Proposta libera estados e municípios para lidar com montanhas de cascas de coco, enquanto Congresso avança na missão histórica de salvar calçadas do Brasil

Em mais um capítulo da saga legislativa “problemas que ninguém sabia que tinham projeto de lei”, a Câmara dos Deputados aprovou uma proposta que autoriza estados e municípios a criarem sistemas de coleta seletiva e logística reversa para o coco verde — sim, ele mesmo, o herói do verão que vira vilão logo após o último gole.

A ideia é simples, quase revolucionária: dar um destino digno às toneladas de cascas que hoje ocupam praias, ruas e lixeiras já traumatizadas. Tudo isso sem depender do serviço tradicional de limpeza urbana, que, convenhamos, já tem problemas suficientes sem precisar discutir filosofia com um coco vazio.

Do paraíso ao problema público

A proposta, baseada no Projeto de Lei 616/24, ganhou uma versão mais “pé no chão” sob relatoria do deputado Fernando Monteiro. O texto original queria obrigar toda a cadeia produtiva — de produtores a comerciantes — a resolver o problema. O Congresso, com sua habitual delicadeza, respondeu: “calma lá”.

Em vez de obrigação nacional, ficou valendo a liberdade local. Traduzindo: cada estado e município decide se quer encarar o desafio de domar o coco pós-consumo ou continuar fingindo que ele desaparece sozinho por obra divina (spoiler: não desaparece).

2 bilhões de cocos e uma pergunta existencial

Segundo os dados apresentados, o Brasil produz quase 2 bilhões de cocos por ano — número impressionante que levanta uma dúvida inevitável: para onde tudo isso vai depois do canudinho?

Com cerca de 80% da produção concentrada no Nordeste, o relator argumentou que seria difícil impor uma regra única em um país onde o comércio de coco vai do carrinho improvisado à indústria organizada. Ou seja, tentar padronizar isso seria como pedir nota fiscal de vendedor de praia: possível, mas otimista demais.

Educação ambiental e cooperativas: agora vai?

O projeto prevê ainda ações de educação ambiental — aquela etapa em que se espera que o cidadão olhe para o coco vazio e pense “vou descartá-lo corretamente” em vez de “vou largar aqui mesmo”. Também incentiva parcerias com cooperativas de catadores, que há anos fazem o trabalho que muita política pública promete, mas nem sempre entrega.

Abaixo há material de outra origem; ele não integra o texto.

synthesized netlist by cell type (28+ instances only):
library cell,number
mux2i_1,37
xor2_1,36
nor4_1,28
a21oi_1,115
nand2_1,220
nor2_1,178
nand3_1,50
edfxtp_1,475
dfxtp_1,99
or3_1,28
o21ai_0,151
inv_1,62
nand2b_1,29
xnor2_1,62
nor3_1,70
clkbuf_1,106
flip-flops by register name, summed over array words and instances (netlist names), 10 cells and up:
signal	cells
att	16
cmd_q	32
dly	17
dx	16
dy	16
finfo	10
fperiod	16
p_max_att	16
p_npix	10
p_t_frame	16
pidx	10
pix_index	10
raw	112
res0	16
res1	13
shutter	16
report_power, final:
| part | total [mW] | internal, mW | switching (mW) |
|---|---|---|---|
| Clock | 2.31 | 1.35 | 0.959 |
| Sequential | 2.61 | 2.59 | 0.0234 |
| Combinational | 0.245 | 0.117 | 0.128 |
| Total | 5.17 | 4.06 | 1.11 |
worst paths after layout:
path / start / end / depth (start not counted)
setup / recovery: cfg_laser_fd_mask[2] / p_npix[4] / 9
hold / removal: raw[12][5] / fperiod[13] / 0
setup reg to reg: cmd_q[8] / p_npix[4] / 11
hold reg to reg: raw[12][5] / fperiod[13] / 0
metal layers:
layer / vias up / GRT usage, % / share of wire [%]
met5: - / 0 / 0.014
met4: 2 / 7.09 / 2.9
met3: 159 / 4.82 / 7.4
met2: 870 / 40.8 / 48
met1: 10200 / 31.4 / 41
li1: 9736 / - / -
Background: an optimization exercise with open tools, aiming at a short achievable clock period and few clock cycles. Do not read the settings as production practice. In this exercise RTL edits were held to simulation tests only and were not proved equivalent to the original. No activity file was given, so power comes from the tool's default toggle rates.

run 1:
// cpu16
module cpu16 (
    input  wire        clk,
    input  wire        rst,           
    output wire [15:0] imem_addr,
    input  wire [15:0] imem_rdata,
    output reg  [15:0] dmem_addr,
    output reg  [15:0] dmem_wdata,
    output reg         dmem_we,
    input  wire [15:0] dmem_rdata,
    input  wire [3:0]  dbg_sel,       
    output wire [15:0] dbg_rdata,
    output wire [15:0] pc_o,
    output wire [15:0] sp_o,
    output wire [15:0] ir_o,
    output wire [3:0]  flags_o,       
    output wire        halted,
    output wire        faulted
);
    localparam [3:0] OP_LOADI = 4'h0, OP_LUI  = 4'h1, OP_LOAD = 4'h2, OP_STORE = 4'h3,
                     OP_ADDI  = 4'h4, OP_ADD  = 4'h5, OP_SUB  = 4'h6, OP_AND   = 4'h7,
                     OP_OR    = 4'h8, OP_SHFT = 4'h9, OP_BEQ  = 4'hA, OP_BNE   = 4'hB,
                     OP_B     = 4'hC, OP_CALL = 4'hD, OP_RET  = 4'hE, OP_HALT  = 4'hF;
    reg [15:0] regs [0:15];
    reg [15:0] sp;
    reg        flag_n, flag_z, flag_c, flag_v;
  ...
Size in the first run: roughly 4100 cells after synthesis, roughly 670 flip-flops, about 160 I/O pins, ~39000 um2 of cells after synthesis.
clock: 10.0 ns
lec_check: 0
cap_margin: 20
core_margin: 2
core_utilization: 40
place_density: 0.6
setup_slack_margin: 5
slew_margin: 20
synth_hierarchical: 1
synth_minimum_keep_size: 0
tns_end_percent: 5
standard.sh (not shown) runs the stock make flow with config.mk's settings and CLKGATE_MAP_FILE= SYNTH_SCRIPT=/design/flow/synth_recipe.tcl, a recipe that flattens the netlist after the stock synthesis.
==> flow/flow/run.sh <==
#!/bin/bash
# The standard layout, except that the port buffers are plain buffers
# (sky130_fd_sc_hd__buf_4) instead of the default delay buffers, and the
# resizer may swap a cell for one of another footprint.  Every port still
# gets its buffer; synthesis, floorplan, power grid, clock tree, routing and
# the constraints are the standard ones.
set -euo pipefail
bash standard.sh "BUFFER_PORTS_ARGS=-buffer_cell sky130_fd_sc_hd__buf_4" MATCH_CELL_FOOTPRINT=0 finish > make_finish.log 2>&1
Testbench counts of run 1, summed over its fixed seeds: cycles 61,232.
Changes in run 2 relative to run 1:
- SYNTH_HIERARCHICAL: 1 -> unset
- SETUP_SLACK_MARGIN: 5 -> unset
- TNS_END_PERCENT: 5 -> unset
- SYNTH_MINIMUM_KEEP_SIZE: 0 -> unset
==> flow/run.sh (new file) <==
#!/bin/bash
# synth_recipe.tcl (not shown) runs the flow's synth.tcl, then flattens the netlist and writes it again
# the make line also repeats each setting of config.mk as NAME=value (left out here)
make -C /OpenROAD-flow-scripts/flow DESIGN_CONFIG=/design/flow/config.mk WORK_HOME=/design/flow/orfs CLKGATE_MAP_FILE= SYNTH_SCRIPT=/design/flow/synth_recipe.tcl finish
removed: flow/flow/run.sh
removed: flow/standard.sh
### Flow results
From run 1 to run 2 the numbers moved as follows: clock buffer count fell by 2, cell count along the critical path rose by 5, number of DRC markers in iteration 0 increased about 9%, clock transition at the registers of the reported paths flat, clock network area share about even. On shortest period the worst path allows, the lower figure sits with run 1, not run 2. From run 1 to run 2 the numbers moved as follows: post-route worst setup slack decreased 2.23 ns, total core area shows a reduction of 430 um2. Run 2 vs run 1: area after synthesis down.
Input changes introduced in run 3 (baseline for comparison: run 2):
- ABC_CLOCK_PERIOD_IN_PS now 3000, previously not set
- SETUP_SLACK_MARGIN now 5, previously not set
## What came out
FAIL: run 3; every other run in run 3 and run 2 is clean. Diff run 2 -> run 3: power spent charging and discharging nets rose about 19%, relative contribution of the clock network to total power now sits lower, number of fillers in the final layout down about 7%. Total length of routed wires went up by a little under 10% going from run 2 to run 3. Changes observed in run 3 relative to run 2: non-clock buffer count went up, post-route worst hold slack now larger, total power rose 15%.
For run 4, these inputs were changed with respect to run 3:
- SLEW_MARGIN changed from 20 to 30
- CAP_MARGIN changed from 20 to 30
- SETUP_SLACK_MARGIN changed from 5 to 3
- TNS_END_PERCENT newly set to 5
- SYNTH_MINIMUM_KEEP_SIZE newly set to 0
- ABC_CLOCK_PERIOD_IN_PS removed (was 3000)
- SYNTH_HIERARCHICAL newly set to 1
### Flow results
Run 4 reached the final stage; the timing, design-rule and antenna checks on its layout passed. Against run 3, run 4 comes in 3.8 points higher on portion of the clock cycle consumed by the worst path in the final layout. Area added between synthesis and finish for run 4 is lower than for run 3. Comparing run 3 and run 4, the lower maximum number of pins on one net before global-route repair is on run 4. The logic depth of the worst setup path including buffers of run 4 falls short of that of run 3 by 2. Looking at top power consumer group, the registers result is from run 4; the combinational logic one comes from run 3. Compared with run 3, in run 4 fraction of met3 tracks used by global routing went down 2.8 points, design area moved down, total track usage shrank by 3.4 points, worst setup slack after layout dropped 0.38 ns. Looking at share of the synthesized netlist area taken by xor and xnor gates across run 3 and run 4, the one that comes out lower is run 4. Compared with run 3, run 4 degrades pre-CTS setup slack.

==> what the ideal ports hide <==
The flow's constraints put no driver on any port. The routed layouts listed below were extracted and timed again, unchanged, in two steps.
Step 1: set_driving_cell puts a clkbuf_16 on clk and a buf_2 on each other input, an assumption about the parent block.
Step 2 also shifts input and output timing later by t, the mid clock arrival at the registers, as if the neighbouring blocks saw the same clock.
a / b / c = ideal / step 1 / step 2; a / b = the first two.
run	t, ns	setup WS [ns]	hold WS [ns]	worst data-port slew with drivers (ns)
run 1	0.752	3.623 / 3.556 / 3.647	0.454 / 0.454 / 0.454	0.10
run 2	0.733	1.397 / 1.397 / 1.397	0.453 / 0.453 / 0.453	0.11
run 3	0.742	3.374 / 3.299 / 3.857	0.464 / 0.464 / 0.464	0.13
run 4	0.744	2.991 / 2.925 / 3.007	0.452 / 0.452 / 0.452	0.10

A proposta altera a Política Nacional de Resíduos Sólidos, que já obriga logística reversa para itens como pilhas, pneus e agrotóxicos — porque aparentemente o coco ainda não tinha sido promovido ao mesmo nível de preocupação nacional.

Próximos capítulos: o destino do coco está em aberto

O texto já passou pela Comissão de Meio Ambiente e agora segue para a Comissão de Constituição e Justiça. Se sobreviver ao percurso legislativo (sempre um teste de resistência), ainda precisa do aval do Senado.

Até lá, o coco segue sua rotina: refresca, hidrata e, logo depois, vira um problema coletivo. Agora, pelo menos, com chances reais de ganhar um plano — ou, no mínimo, mais um debate.